--- Directions ---
Transcribe the listing below from its opening line up to and including the line that contains "localparam int RES_W"; reproduce nothing else.
+ + +
[src/rtl/assert_macros.svh]
// Assertion macros used by the top level of the PT100 converter.
`ifndef ASSERT_MACROS_SVH
`define ASSERT_MACROS_SVH

// Concurrent check, clocked on clk and disabled while arst_n is low.
`define PT_ASSERT(lbl, prop, msg) \
	lbl: assert property (@(posedge clk) disable iff (!arst_n) prop) else $error(msg);

// Concurrent check that a condition never holds.
`define PT_NEVER(lbl, cond, msg) \
	lbl: assert property (@(posedge clk) disable iff (!arst_n) !(cond)) else $error(msg);

`endif

[src/rtl/pt100_pkg.sv]
// Package with the constants, the resistance table and the control types of the PT100 converter.
`default_nettype none

package pt100_pkg;

	localparam int RES_W             = 16;
	localparam int STATUS_W          = 2;
	localparam int TEMP_W            = 19;
	localparam int TABLE_ENTRIES     = 96;
	localparam int ADDR_W            = $clog2(TABLE_ENTRIES);
	localparam int IDX_W             = $clog2(TABLE_ENTRIES + 1);
	localparam int FRACTION_BITS_DEF = 8;
	localparam int SPAN_W            = 9;
	localparam int NUM_W             = 12;
	localparam int DEG_W             = 12;
	localparam int START_C           = -100;
	localparam int STEP_C            = 10;

	localparam logic [STATUS_W-1:0] STATUS_OK    = 2'd0;
	localparam logic [STATUS_W-1:0] STATUS_SHORT = 2'd1;
	localparam logic [STATUS_W-1:0] STATUS_OPEN  = 2'd2;

	localparam logic [RES_W-1:0] RTD_ROM [TABLE_ENTRIES] = '{
		16'd6026,  16'd6430,  16'd6833,  16'd7233,  16'd7633,
		16'd8031,  16'd8427,  16'd8822,  16'd9216,  16'd9609,
		16'd10000, 16'd10390, 16'd10779, 16'd11167, 16'd11554,
		16'd11940, 16'd12324, 16'd12708, 16'd13090, 16'd13471,
		16'd13851, 16'd14229, 16'd14607, 16'd14983, 16'd15358,
		16'd15733, 16'd16105, 16'd16477, 16'd16848, 16'd17217,
		16'd17586, 16'd17953, 16'd18319, 16'd18684, 16'd19047,
		16'd19410, 16'd19771, 16'd20131, 16'd20490, 16'd20848,
		16'd21205, 16'd21561, 16'd21915, 16'd22268, 16'd22621,
		16'd22972, 16'd23321, 16'd23670, 16'd24018, 16'd24364,
		16'd24709, 16'd25053, 16'd25396, 16'd25738, 16'd26078,
		16'd26418, 16'd26756, 16'd27093, 16'd27429, 16'd27764,
		16'd28098, 16'd28430, 16'd28762, 16'd29092, 16'd29421,
		16'd29749, 16'd30075, 16'd30401, 16'd30725, 16'd31048,
		16'd31371, 16'd31692, 16'd32012, 16'd32330, 16'd32648,
		16'd32964, 16'd33279, 16'd33593, 16'd33906, 16'd34218,
		16'd34528, 16'd34838, 16'd35146, 16'd35453, 16'd35759,
		16'd36064, 16'd36367, 16'd36670, 16'd36971, 16'd37271,
		16'd37570, 16'd37868, 16'd38165, 16'd38460, 16'd38755,
		16'd39048
	};

	// Addresses past the table read as zero; the search never issues them.
	function automatic logic [RES_W-1:0] rom_value(input logic [ADDR_W-1:0] addr);
		logic [RES_W-1:0] val;
		val = '0;
		if (int'(addr) < TABLE_ENTRIES) begin
			val = RTD_ROM[addr];
		end
		return val;
	endfunction

	typedef struct packed {
		logic start;
		logic search_step;
		logic fetch_hi;
		logic fetch_lo;
		logic div_step;
		logic load_out;
	} pt100_cmd_t;

	typedef struct packed {
		logic search_done;
		logic seg_err;
		logic div_last;
	} pt100_sts_t;

endpackage

`default_nettype wire

[src/rtl/pt100_in_if.sv]
// Handshake interface that carries one resistance word.
`default_nettype none

interface pt100_in_if;
	logic                        valid;
	logic                        ready;
	logic [pt100_pkg::RES_W-1:0] resistance_centiohm;

	modport source (output valid, output resistance_centiohm, input ready);
	modport sink (input valid, input resistance_centiohm, output ready);
endinterface

`default_nettype wire

[src/rtl/pt100_out_if.sv]
// Handshake interface that carries one status and temperature word.
`default_nettype none

interface pt100_out_if;
	logic                                valid;
	logic                                ready;
	logic [pt100_pkg::STATUS_W-1:0]      status;
	logic signed [pt100_pkg::TEMP_W-1:0] temperature_q8;

	modport source (output valid, output status, output temperature_q8, input ready);
	modport sink (input valid, input status, input temperature_q8, output ready);
endinterface

`default_nettype wire

[src/rtl/pt100_resistance_to_temperature.sv]
// Top level of the PT100 resistance to temperature converter.
`default_nettype none

// Channel  Direction  Payload
// req      in         resistance_centiohm[15:0], unsigned, 0.01 ohm
// rsp      out        status[1:0], temperature_q8[18:0] signed, 2^-FRACTION_BITS C
//
// An accepted in-range word passes through six or seven binary search steps
// over the table, two table reads and one restoring divide step per dividend
// bit before it is loaded into the output register. Short and open readings
// skip the table reads and the divide.
// Reset returns the controller to idle and empties the output register.
// A new word is taken while a finished word waits on rsp; the block stalls
// only when the next result is ready and the output register is still full.

`include "assert_macros.svh"

module pt100_resistance_to_temperature #(
	parameter int FRACTION_BITS = pt100_pkg::FRACTION_BITS_DEF
) (
	input wire logic    clk,
	input wire logic    arst_n,
	pt100_in_if.sink    req,
	pt100_out_if.source rsp
);
	import pt100_pkg::*;

	// Command and status buses between the controller and the datapath.
	pt100_cmd_t cmd;
	pt100_sts_t sts;

	// The controller owns the handshakes; the datapath owns every payload bit.
	pt100_ctrl u_ctrl (
		.clk       (clk),
		.arst_n    (arst_n),
		.in_valid  (req.valid),
		.in_ready  (req.ready),
		.out_valid (rsp.valid),
		.out_ready (rsp.ready),
		.sts       (sts),
		.cmd       (cmd)
	);

	// The datapath captures the reading on start and writes the output word on load.
	pt100_datapath #(
		.FRACTION_BITS (FRACTION_BITS)
	) u_datapath (
		.clk            (clk),
		.in_res         (req.resistance_centiohm),
		.cmd            (cmd),
		.sts            (sts),
		.status         (rsp.status),
		.temperature_q8 (rsp.temperature_q8)
	);

	// An accepted word always starts with a search step, since the range is never empty.
	`PT_ASSERT(a_start_search, (req.valid && req.ready) |=> cmd.search_step, "no search after accept")
	// At most one datapath operation is commanded in any cycle.
	`PT_ASSERT(a_cmd_onehot, $onehot0(cmd), "more than one datapath command")
	// A loaded result is presented on the next cycle.
	`PT_ASSERT(a_load_valid, cmd.load_out |=> rsp.valid, "loaded result not presented")
	// An error status always comes with a zero temperature.
	`PT_ASSERT(a_err_zero, (rsp.valid && rsp.status != STATUS_OK) |-> (rsp.temperature_q8 == '0), "error status with nonzero temperature")

endmodule

`default_nettype wire

[src/rtl/pt100_ctrl.sv]
// Controller state machine that sequences search, table fetch, divide and output load.
`default_nettype none

module pt100_ctrl (
	input  wire logic                  clk,
	input  wire logic                  arst_n,
	input  wire logic                  in_valid,
	output logic                       in_ready,
	output logic                       out_valid,
	input  wire logic                  out_ready,
	input  wire pt100_pkg::pt100_sts_t sts,
	output pt100_pkg::pt100_cmd_t      cmd
);
	import pt100_pkg::*;

	localparam logic [2:0] ST_IDLE     = 3'd0;
	localparam logic [2:0] ST_SEARCH   = 3'd1;
	localparam logic [2:0] ST_FETCH_HI = 3'd2;
	localparam logic [2:0] ST_FETCH_LO = 3'd3;
	localparam logic [2:0] ST_DIVIDE   = 3'd4;
	localparam logic [2:0] ST_FINISH   = 3'd5;

	logic [2:0] state_q;
	logic [2:0] state_d;
	logic       out_valid_q;

	assign in_ready  = (state_q == ST_IDLE);
	assign out_valid = out_valid_q;

	always_comb begin
		state_d = state_q;
		cmd     = '0;
		case (state_q)
			ST_IDLE: begin
				if (in_valid) begin
					cmd.start = 1'b1;
					state_d   = ST_SEARCH;
				end
			end
			ST_SEARCH: begin
				if (!sts.search_done) begin
					cmd.search_step = 1'b1;
				end else if (sts.seg_err) begin
					state_d = ST_FINISH;
				end else begin
					state_d = ST_FETCH_HI;
				end
			end
			ST_FETCH_HI: begin
				cmd.fetch_hi = 1'b1;
				state_d      = ST_FETCH_LO;
			end
			ST_FETCH_LO: begin
				cmd.fetch_lo = 1'b1;
				state_d      = ST_DIVIDE;
			end
			ST_DIVIDE: begin
				cmd.div_step = 1'b1;
				if (sts.div_last) begin
					state_d = ST_FINISH;
				end
			end
			ST_FINISH: begin
				// The output register takes the result once it is empty or being drained.
				if (!out_valid_q || out_ready) begin
					cmd.load_out = 1'b1;
					state_d      = ST_IDLE;
				end
			end
			default: begin
				state_d = ST_IDLE;
			end
		endcase
	end

	always_ff @(posedge clk or negedge arst_n) begin
		if (!arst_n) begin
			state_q     <= ST_IDLE;
			out_valid_q <= 1'b0;
		end else begin
			state_q <= state_d;
			if (cmd.load_out) begin
				out_valid_q <= 1'b1;
			end else if (out_ready) begin
				out_valid_q <= 1'b0;
			end
		end
	end

endmodule

`default_nettype wire

[src/rtl/pt100_datapath.sv]
// Datapath with the table search registers, the serial divider and the output word register.
`default_nettype none

module pt100_datapath #(
	parameter int FRACTION_BITS = pt100_pkg::FRACTION_BITS_DEF
) (
	input  wire logic                                clk,
	input  wire logic [pt100_pkg::RES_W-1:0]         in_res,
	input  wire pt100_pkg::pt100_cmd_t               cmd,
	output pt100_pkg::pt100_sts_t                    sts,
	output logic [pt100_pkg::STATUS_W-1:0]           status,
	output logic signed [pt100_pkg::TEMP_W-1:0]      temperature_q8
);
	import pt100_pkg::*;

	localparam int DVD_W = NUM_W + FRACTION_BITS;
	localparam int QUO_W = FRACTION_BITS + 4;
	localparam int CNT_W = $clog2(DVD_W + 1);
	localparam int SUM_W = (FRACTION_BITS + DEG_W > TEMP_W) ? FRACTION_BITS + DEG_W : TEMP_W + 1;
	localparam logic signed [SUM_W-1:0] TMAX = SUM_W'((1 << (TEMP_W - 1)) - 1);
	localparam logic signed [SUM_W-1:0] TMIN = SUM_W'(-(1 << (TEMP_W - 1)));

	logic [RES_W-1:0]  res_q;
	logic [IDX_W-1:0]  lo_q;
	logic [IDX_W-1:0]  hi_q;
	logic [IDX_W-1:0]  mid;
	logic [IDX_W-1:0]  km1;
	logic [ADDR_W-1:0] rom_addr;
	logic [RES_W-1:0]  rom_data;
	logic [RES_W-1:0]  upper_q;
	logic [SPAN_W-1:0] span_q;
	logic [SPAN_W-1:0] rem_q;
	logic [DVD_W-1:0]  dvd_q;
	logic [QUO_W-1:0]  quo_q;
	logic [CNT_W-1:0]  cnt_q;
	logic [SPAN_W-1:0] diff;
	logic [NUM_W-1:0]  num;
	logic [SPAN_W:0]   trial;
	logic              qbit;
	logic signed [DEG_W-1:0] deg;
	logic signed [SUM_W-1:0] sum;
	logic signed [TEMP_W-1:0] temp_sat;

	assign mid = lo_q + ((hi_q - lo_q) >> 1);
	assign km1 = lo_q - IDX_W'(1);

	always_comb begin
		rom_addr = mid[ADDR_W-1:0];
		if (cmd.fetch_hi) begin
			rom_addr = lo_q[ADDR_W-1:0];
		end else if (cmd.fetch_lo) begin
			rom_addr = km1[ADDR_W-1:0];
		end
	end

	assign rom_data = rom_value(rom_addr);

	// The reading lies above the lower entry and at or below the upper one.
	assign diff = SPAN_W'(res_q - rom_data);
	assign num  = {diff, 3'b000} + {2'b00, diff, 1'b0};

	assign trial = {rem_q, dvd_q[DVD_W-1]};
	assign qbit  = (trial >= {1'b0, span_q});

	assign deg = DEG_W'($signed({1'b0, km1}) * STEP_C + START_C);
	assign sum = ($signed(SUM_W'(deg)) <<< FRACTION_BITS)
		+ $signed({{(SUM_W - QUO_W){1'b0}}, quo_q});

	always_comb begin
		temp_sat = sum[TEMP_W-1:0];
		if (sum > TMAX) begin
			temp_sat = TMAX[TEMP_W-1:0];
		end else if (sum < TMIN) begin
			temp_sat = TMIN[TEMP_W-1:0];
		end
	end

	assign sts.search_done = (lo_q == hi_q);
	assign sts.seg_err     = (lo_q == '0) || (lo_q == IDX_W'(TABLE_ENTRIES));
	assign sts.div_last    = (cnt_q == CNT_W'(1));

	always_ff @(posedge clk) begin
		if (cmd.start) begin
			res_q <= in_res;
			lo_q  <= '0;
			hi_q  <= IDX_W'(TABLE_ENTRIES);
		end
		if (cmd.search_step) begin
			if (res_q <= rom_data) begin
				hi_q <= mid;
			end else begin
				lo_q <= mid + IDX_W'(1);
			end
		end
		if (cmd.fetch_hi) begin
			upper_q <= rom_data;
		end
		if (cmd.fetch_lo) begin
			span_q <= SPAN_W'(upper_q - rom_data);
			dvd_q  <= {num, {FRACTION_BITS{1'b0}}};
			rem_q  <= '0;
			quo_q  <= '0;
			cnt_q  <= CNT_W'(DVD_W);
		end
		if (cmd.div_step) begin
			rem_q <= qbit ? SPAN_W'(trial - {1'b0, span_q}) : trial[SPAN_W-1:0];
			quo_q <= {quo_q[QUO_W-2:0], qbit};
			dvd_q <= dvd_q << 1;
			cnt_q <= cnt_q - CNT_W'(1);
		end
		if (cmd.load_out) begin
			if (lo_q == '0) begin
				status         <= STATUS_SHORT;
				temperature_q8 <= '0;
			end else if (lo_q == IDX_W'(TABLE_ENTRIES)) begin
				status         <= STATUS_OPEN;
				temperature_q8 <= '0;
			end else begin
				status         <= STATUS_OK;
				temperature_q8 <= temp_sat;
			end
		end
	end

endmodule

`default_nettype wire
[src/flat_wrapper.sv]
// flat-port wrapper written by rule: the top's interface ports become plain ports
module pt100_resistance_to_temperature_flat import pt100_pkg::*;
#(
	parameter int FRACTION_BITS = pt100_pkg::FRACTION_BITS_DEF
)
  (clk, arst_n, req_valid, req_resistance_centiohm, req_ready, rsp_valid, rsp_status, rsp_temperature_q8, rsp_ready);
  pt100_in_if req_i ();
  pt100_out_if rsp_i ();
  input wire logic clk;
  input wire logic arst_n;
  input wire logic [$bits(req_i.valid)-1:0] req_valid;
  input wire logic [$bits(req_i.resistance_centiohm)-1:0] req_resistance_centiohm;
  output wire logic [$bits(req_i.ready)-1:0] req_ready;
  output wire logic [$bits(rsp_i.valid)-1:0] rsp_valid;
  output wire logic [$bits(rsp_i.status)-1:0] rsp_status;
  output wire logic [$bits(rsp_i.temperature_q8)-1:0] rsp_temperature_q8;
  input wire logic [$bits(rsp_i.ready)-1:0] rsp_ready;
  assign req_i.valid = req_valid;
  assign req_i.resistance_centiohm = req_resistance_centiohm;
  assign req_ready = req_i.ready;
  assign rsp_valid = rsp_i.valid;
  assign rsp_status = rsp_i.status;
  assign rsp_temperature_q8 = rsp_i.temperature_q8;
  assign rsp_i.ready = rsp_ready;
  pt100_resistance_to_temperature #(.FRACTION_BITS(FRACTION_BITS)) u_core (.clk(clk), .arst_n(arst_n), .req(req_i), .rsp(rsp_i));
endmodule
+ + +
--- Your solution ---
[src/rtl/assert_macros.svh]
// Assertion macros used by the top level of the PT100 converter.
`ifndef ASSERT_MACROS_SVH
`define ASSERT_MACROS_SVH

// Concurrent check, clocked on clk and disabled while arst_n is low.
`define PT_ASSERT(lbl, prop, msg) \
	lbl: assert property (@(posedge clk) disable iff (!arst_n) prop) else $error(msg);

// Concurrent check that a condition never holds.
`define PT_NEVER(lbl, cond, msg) \
	lbl: assert property (@(posedge clk) disable iff (!arst_n) !(cond)) else $error(msg);

`endif

[src/rtl/pt100_pkg.sv]
// Package with the constants, the resistance table and the control types of the PT100 converter.
`default_nettype none

package pt100_pkg;

	localparam int RES_W             = 16;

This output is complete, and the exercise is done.